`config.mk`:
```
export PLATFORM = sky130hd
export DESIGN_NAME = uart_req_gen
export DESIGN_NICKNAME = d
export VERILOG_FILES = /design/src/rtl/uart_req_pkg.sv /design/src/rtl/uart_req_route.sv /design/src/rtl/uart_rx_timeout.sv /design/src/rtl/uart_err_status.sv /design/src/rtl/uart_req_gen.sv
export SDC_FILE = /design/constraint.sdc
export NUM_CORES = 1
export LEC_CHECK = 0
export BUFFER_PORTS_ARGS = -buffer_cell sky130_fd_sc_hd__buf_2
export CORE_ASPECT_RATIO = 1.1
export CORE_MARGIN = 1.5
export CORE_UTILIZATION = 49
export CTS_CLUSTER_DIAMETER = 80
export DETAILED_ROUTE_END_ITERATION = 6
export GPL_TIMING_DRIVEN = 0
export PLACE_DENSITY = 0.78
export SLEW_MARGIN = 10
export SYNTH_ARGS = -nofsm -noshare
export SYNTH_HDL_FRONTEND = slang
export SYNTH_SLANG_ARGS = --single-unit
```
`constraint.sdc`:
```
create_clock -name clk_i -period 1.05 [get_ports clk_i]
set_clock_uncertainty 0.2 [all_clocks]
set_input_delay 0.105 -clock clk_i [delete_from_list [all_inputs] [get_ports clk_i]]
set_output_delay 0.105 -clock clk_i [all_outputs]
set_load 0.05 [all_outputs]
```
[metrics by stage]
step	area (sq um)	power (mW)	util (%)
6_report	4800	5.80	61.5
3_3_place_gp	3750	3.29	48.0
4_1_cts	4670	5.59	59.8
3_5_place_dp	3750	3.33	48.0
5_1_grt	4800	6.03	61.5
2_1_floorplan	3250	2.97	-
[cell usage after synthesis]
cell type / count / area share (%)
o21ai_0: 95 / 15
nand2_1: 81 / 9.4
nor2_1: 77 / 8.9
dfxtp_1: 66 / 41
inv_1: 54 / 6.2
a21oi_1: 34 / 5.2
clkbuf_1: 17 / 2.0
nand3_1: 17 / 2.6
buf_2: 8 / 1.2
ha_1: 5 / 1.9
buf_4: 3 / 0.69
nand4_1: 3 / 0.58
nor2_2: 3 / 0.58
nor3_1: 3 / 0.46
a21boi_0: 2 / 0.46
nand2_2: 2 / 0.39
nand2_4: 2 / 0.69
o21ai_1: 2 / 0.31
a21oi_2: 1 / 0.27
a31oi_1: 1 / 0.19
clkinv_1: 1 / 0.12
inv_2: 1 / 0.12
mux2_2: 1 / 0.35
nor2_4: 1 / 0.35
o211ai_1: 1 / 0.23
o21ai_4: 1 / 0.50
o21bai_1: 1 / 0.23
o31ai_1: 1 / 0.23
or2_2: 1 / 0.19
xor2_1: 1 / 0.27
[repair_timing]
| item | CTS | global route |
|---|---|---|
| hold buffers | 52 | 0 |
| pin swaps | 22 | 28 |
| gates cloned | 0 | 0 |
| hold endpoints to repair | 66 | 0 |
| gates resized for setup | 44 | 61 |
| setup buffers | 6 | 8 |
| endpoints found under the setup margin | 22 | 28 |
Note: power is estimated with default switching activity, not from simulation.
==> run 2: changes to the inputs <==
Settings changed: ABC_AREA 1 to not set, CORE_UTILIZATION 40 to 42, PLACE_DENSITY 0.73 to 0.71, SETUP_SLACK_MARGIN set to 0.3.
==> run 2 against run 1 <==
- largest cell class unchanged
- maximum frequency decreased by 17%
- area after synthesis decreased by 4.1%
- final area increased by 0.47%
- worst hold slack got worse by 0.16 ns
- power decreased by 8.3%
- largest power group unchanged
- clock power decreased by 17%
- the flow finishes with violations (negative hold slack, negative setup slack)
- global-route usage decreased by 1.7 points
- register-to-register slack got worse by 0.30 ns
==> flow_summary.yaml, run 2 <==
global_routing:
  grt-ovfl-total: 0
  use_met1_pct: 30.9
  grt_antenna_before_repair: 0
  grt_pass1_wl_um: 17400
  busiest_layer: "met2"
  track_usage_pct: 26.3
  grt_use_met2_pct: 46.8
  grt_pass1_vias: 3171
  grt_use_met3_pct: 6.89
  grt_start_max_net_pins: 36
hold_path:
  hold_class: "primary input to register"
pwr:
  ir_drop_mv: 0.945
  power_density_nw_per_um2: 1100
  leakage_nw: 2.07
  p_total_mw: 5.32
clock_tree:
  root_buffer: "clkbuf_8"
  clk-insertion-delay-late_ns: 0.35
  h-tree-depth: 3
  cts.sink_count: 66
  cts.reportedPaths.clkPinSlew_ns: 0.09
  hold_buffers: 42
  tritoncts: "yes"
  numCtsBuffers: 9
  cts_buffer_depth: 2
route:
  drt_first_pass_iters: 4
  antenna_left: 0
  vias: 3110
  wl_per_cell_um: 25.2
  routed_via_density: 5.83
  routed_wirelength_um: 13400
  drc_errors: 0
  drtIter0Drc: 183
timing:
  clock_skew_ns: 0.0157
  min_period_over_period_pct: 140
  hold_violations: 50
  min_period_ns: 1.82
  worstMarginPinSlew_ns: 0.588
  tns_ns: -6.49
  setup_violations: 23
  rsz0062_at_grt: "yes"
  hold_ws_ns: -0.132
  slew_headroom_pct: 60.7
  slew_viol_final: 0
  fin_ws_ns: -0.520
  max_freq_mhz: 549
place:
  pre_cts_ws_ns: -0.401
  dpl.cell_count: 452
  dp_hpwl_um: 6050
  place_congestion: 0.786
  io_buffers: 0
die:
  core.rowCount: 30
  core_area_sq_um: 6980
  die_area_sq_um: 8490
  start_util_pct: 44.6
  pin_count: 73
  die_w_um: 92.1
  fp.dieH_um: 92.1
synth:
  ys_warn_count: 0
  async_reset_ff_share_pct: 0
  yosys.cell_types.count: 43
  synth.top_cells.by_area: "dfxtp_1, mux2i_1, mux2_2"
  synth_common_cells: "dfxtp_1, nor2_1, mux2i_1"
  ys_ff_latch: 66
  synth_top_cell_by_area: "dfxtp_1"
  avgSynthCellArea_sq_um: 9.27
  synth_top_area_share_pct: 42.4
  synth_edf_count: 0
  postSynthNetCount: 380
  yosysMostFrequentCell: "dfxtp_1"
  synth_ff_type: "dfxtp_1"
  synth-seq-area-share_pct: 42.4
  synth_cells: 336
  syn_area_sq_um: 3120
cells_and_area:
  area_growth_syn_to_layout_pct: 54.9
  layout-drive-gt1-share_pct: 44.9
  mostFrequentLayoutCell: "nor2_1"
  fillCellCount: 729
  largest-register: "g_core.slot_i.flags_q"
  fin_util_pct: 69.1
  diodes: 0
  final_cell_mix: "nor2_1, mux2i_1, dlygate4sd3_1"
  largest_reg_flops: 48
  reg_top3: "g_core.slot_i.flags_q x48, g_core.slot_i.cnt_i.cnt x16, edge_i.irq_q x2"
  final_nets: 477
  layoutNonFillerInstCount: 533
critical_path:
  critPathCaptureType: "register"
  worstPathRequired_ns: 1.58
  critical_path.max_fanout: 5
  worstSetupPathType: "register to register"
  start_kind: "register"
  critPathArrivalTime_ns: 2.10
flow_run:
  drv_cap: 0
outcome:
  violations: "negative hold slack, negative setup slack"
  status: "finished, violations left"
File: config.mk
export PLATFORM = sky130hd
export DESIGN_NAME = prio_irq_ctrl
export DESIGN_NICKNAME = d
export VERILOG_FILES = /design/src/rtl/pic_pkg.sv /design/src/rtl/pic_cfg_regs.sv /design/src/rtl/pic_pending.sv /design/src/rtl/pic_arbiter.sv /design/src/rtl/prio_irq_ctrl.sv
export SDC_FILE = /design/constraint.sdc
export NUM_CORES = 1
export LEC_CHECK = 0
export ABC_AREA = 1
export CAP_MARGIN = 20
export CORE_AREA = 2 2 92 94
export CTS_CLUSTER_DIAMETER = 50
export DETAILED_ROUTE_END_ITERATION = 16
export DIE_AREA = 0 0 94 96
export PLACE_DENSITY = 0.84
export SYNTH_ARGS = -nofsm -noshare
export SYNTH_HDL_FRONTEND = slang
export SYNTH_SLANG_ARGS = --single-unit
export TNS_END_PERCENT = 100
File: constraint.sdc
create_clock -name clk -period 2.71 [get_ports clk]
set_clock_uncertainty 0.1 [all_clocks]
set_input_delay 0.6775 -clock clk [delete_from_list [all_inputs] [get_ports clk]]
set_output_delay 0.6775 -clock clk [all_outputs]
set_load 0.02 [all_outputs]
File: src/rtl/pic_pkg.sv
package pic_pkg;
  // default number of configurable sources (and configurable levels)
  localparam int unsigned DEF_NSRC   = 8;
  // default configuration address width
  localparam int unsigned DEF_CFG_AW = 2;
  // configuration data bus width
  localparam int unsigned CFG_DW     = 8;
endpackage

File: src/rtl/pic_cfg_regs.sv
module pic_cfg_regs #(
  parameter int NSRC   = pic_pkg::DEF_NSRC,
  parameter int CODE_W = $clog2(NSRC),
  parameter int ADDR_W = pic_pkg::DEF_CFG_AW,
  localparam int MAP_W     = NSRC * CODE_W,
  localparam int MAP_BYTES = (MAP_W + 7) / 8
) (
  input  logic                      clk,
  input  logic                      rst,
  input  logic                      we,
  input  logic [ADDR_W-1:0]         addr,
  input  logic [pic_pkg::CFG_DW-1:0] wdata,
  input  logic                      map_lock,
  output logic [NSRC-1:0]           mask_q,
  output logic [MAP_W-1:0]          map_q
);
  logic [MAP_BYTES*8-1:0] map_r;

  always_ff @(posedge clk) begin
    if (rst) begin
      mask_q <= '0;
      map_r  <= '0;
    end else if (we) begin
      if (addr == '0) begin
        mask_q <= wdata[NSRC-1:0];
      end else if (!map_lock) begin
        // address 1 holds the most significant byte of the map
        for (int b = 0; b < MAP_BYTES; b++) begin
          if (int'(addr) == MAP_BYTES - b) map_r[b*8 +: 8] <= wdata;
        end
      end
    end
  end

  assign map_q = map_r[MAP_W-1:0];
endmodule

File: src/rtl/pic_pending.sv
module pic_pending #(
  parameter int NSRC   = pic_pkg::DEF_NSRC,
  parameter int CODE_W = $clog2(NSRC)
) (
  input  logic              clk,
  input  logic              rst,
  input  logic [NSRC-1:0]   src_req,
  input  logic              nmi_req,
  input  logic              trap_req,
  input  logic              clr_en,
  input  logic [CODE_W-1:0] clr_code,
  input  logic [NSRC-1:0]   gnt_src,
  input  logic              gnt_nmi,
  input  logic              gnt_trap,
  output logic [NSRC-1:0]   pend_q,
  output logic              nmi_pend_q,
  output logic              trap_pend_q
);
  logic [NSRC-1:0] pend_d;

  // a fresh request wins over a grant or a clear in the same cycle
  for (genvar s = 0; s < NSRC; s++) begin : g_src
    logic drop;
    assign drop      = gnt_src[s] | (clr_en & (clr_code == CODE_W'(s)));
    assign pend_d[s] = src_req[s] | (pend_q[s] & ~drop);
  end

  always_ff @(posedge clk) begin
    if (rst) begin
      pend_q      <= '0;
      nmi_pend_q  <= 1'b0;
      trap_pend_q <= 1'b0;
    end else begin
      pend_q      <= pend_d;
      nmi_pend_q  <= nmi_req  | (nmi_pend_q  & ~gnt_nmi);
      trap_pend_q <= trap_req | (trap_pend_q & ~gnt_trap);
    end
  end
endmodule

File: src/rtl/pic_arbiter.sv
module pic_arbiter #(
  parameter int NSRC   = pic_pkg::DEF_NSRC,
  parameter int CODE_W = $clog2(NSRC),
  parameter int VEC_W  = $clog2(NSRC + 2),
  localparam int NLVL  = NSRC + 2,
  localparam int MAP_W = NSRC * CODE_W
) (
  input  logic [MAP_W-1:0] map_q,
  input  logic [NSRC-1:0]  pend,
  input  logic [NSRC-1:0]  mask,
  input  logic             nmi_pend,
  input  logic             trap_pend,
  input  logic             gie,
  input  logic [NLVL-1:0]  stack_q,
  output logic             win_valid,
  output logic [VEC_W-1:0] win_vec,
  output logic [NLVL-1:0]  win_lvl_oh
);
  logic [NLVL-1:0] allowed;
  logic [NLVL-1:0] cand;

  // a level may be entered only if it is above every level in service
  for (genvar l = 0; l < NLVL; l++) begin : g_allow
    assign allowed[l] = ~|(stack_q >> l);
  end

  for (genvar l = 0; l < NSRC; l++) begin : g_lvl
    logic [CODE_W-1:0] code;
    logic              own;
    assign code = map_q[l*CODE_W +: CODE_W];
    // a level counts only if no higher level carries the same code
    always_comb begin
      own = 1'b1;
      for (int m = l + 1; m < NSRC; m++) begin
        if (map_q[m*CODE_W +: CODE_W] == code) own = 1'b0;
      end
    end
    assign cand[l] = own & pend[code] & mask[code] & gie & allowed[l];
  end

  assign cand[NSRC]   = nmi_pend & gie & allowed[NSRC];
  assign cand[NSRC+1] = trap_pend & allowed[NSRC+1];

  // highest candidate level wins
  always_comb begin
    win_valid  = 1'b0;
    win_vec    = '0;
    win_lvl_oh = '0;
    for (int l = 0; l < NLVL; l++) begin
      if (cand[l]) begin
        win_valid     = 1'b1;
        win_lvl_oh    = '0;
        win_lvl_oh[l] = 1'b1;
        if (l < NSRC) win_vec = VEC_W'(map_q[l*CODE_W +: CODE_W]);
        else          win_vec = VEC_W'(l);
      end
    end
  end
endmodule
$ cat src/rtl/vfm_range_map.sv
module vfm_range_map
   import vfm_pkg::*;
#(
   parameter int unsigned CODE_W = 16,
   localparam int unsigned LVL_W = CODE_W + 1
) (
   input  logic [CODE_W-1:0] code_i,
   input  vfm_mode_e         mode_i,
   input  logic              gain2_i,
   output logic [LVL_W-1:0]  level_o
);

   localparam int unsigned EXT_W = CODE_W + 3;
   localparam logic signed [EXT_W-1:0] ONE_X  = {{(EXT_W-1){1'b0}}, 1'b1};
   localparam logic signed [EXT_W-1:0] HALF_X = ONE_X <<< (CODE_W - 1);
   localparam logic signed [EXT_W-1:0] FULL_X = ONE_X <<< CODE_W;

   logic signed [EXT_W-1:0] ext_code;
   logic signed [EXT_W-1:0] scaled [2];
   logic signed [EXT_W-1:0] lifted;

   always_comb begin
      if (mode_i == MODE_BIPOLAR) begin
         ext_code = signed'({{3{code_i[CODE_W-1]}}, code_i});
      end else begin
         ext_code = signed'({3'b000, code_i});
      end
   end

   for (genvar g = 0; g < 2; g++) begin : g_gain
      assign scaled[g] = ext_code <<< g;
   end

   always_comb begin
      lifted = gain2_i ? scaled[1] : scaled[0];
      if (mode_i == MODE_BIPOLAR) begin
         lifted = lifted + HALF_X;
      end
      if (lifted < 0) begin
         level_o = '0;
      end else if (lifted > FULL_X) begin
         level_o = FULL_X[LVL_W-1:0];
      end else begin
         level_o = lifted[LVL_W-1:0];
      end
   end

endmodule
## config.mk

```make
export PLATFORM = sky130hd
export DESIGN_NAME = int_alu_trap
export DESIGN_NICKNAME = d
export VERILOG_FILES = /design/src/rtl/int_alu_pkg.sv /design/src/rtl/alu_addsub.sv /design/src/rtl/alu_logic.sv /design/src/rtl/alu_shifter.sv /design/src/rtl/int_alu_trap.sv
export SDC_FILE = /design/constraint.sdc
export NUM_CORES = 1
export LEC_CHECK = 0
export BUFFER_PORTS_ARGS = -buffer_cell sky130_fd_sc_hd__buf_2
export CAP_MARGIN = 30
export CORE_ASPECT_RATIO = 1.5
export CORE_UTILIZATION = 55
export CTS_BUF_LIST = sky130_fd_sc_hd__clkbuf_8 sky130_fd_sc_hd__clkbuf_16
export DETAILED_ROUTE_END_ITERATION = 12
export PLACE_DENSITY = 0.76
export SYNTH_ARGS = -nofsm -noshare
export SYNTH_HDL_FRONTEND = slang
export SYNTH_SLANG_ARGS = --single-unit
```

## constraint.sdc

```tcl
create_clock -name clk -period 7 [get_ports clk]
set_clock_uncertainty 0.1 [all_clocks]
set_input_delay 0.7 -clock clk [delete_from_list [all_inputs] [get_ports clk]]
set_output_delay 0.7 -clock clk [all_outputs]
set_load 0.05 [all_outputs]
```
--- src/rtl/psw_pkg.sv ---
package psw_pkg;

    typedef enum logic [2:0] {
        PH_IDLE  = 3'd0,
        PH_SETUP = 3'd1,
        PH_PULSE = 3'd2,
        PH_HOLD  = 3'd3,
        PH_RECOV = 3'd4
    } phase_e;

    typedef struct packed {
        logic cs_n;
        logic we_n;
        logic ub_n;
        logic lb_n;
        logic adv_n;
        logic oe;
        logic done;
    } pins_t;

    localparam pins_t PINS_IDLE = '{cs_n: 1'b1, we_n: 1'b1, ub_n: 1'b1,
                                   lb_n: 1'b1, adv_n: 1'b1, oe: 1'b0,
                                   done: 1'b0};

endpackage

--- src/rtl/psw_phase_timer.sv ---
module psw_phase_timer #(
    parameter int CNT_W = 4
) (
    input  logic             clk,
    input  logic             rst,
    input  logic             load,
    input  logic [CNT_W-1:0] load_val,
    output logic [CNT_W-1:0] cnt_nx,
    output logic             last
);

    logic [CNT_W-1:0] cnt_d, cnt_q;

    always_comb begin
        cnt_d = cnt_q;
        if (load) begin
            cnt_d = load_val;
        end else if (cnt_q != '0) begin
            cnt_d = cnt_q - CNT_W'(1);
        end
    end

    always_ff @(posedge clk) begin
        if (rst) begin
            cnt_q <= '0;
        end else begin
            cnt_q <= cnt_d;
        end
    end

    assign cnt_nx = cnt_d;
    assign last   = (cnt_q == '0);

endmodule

• _About this task_
Please transcribe exactly the lines above from the line that has "[metrics by stage]" up to and including the line that has "inv_2: 1 / 0.12"; no other line belongs in the answer.

• _Finished exercise_
[metrics by stage]
step	area (sq um)	power (mW)	util (%)
6_report	4800	5.80	61.5
3_3_place_gp	3750	3.29	48.0
4_1_cts	4670	5.59	59.8
3_5_place_dp	3750	3.33	48.0
5_1_grt	4800	6.03	61.5
2_1_floorplan	3250	2.97	-
[cell usage after synthesis]
cell type / count / area share (%)
o21ai_0: 95 / 15
nand2_1: 81 / 9.4
nor2_1: 77 / 8.9
dfxtp_1: 66 / 41
inv_1: 54 / 6.2
a21oi_1: 34 / 5.2
clkbuf_1: 17 / 2.0
nand3_1: 17 / 2.6
buf_2: 8 / 1.2
ha_1: 5 / 1.9
buf_4: 3 / 0.69
nand4_1: 3 / 0.58
nor2_2: 3 / 0.58
nor3_1: 3 / 0.46
a21boi_0: 2 / 0.46
nand2_2: 2 / 0.39
nand2_4: 2 / 0.69
o21ai_1: 2 / 0.31
a21oi_2: 1 / 0.27
a31oi_1: 1 / 0.19
clkinv_1: 1 / 0.12
inv_2: 1 / 0.12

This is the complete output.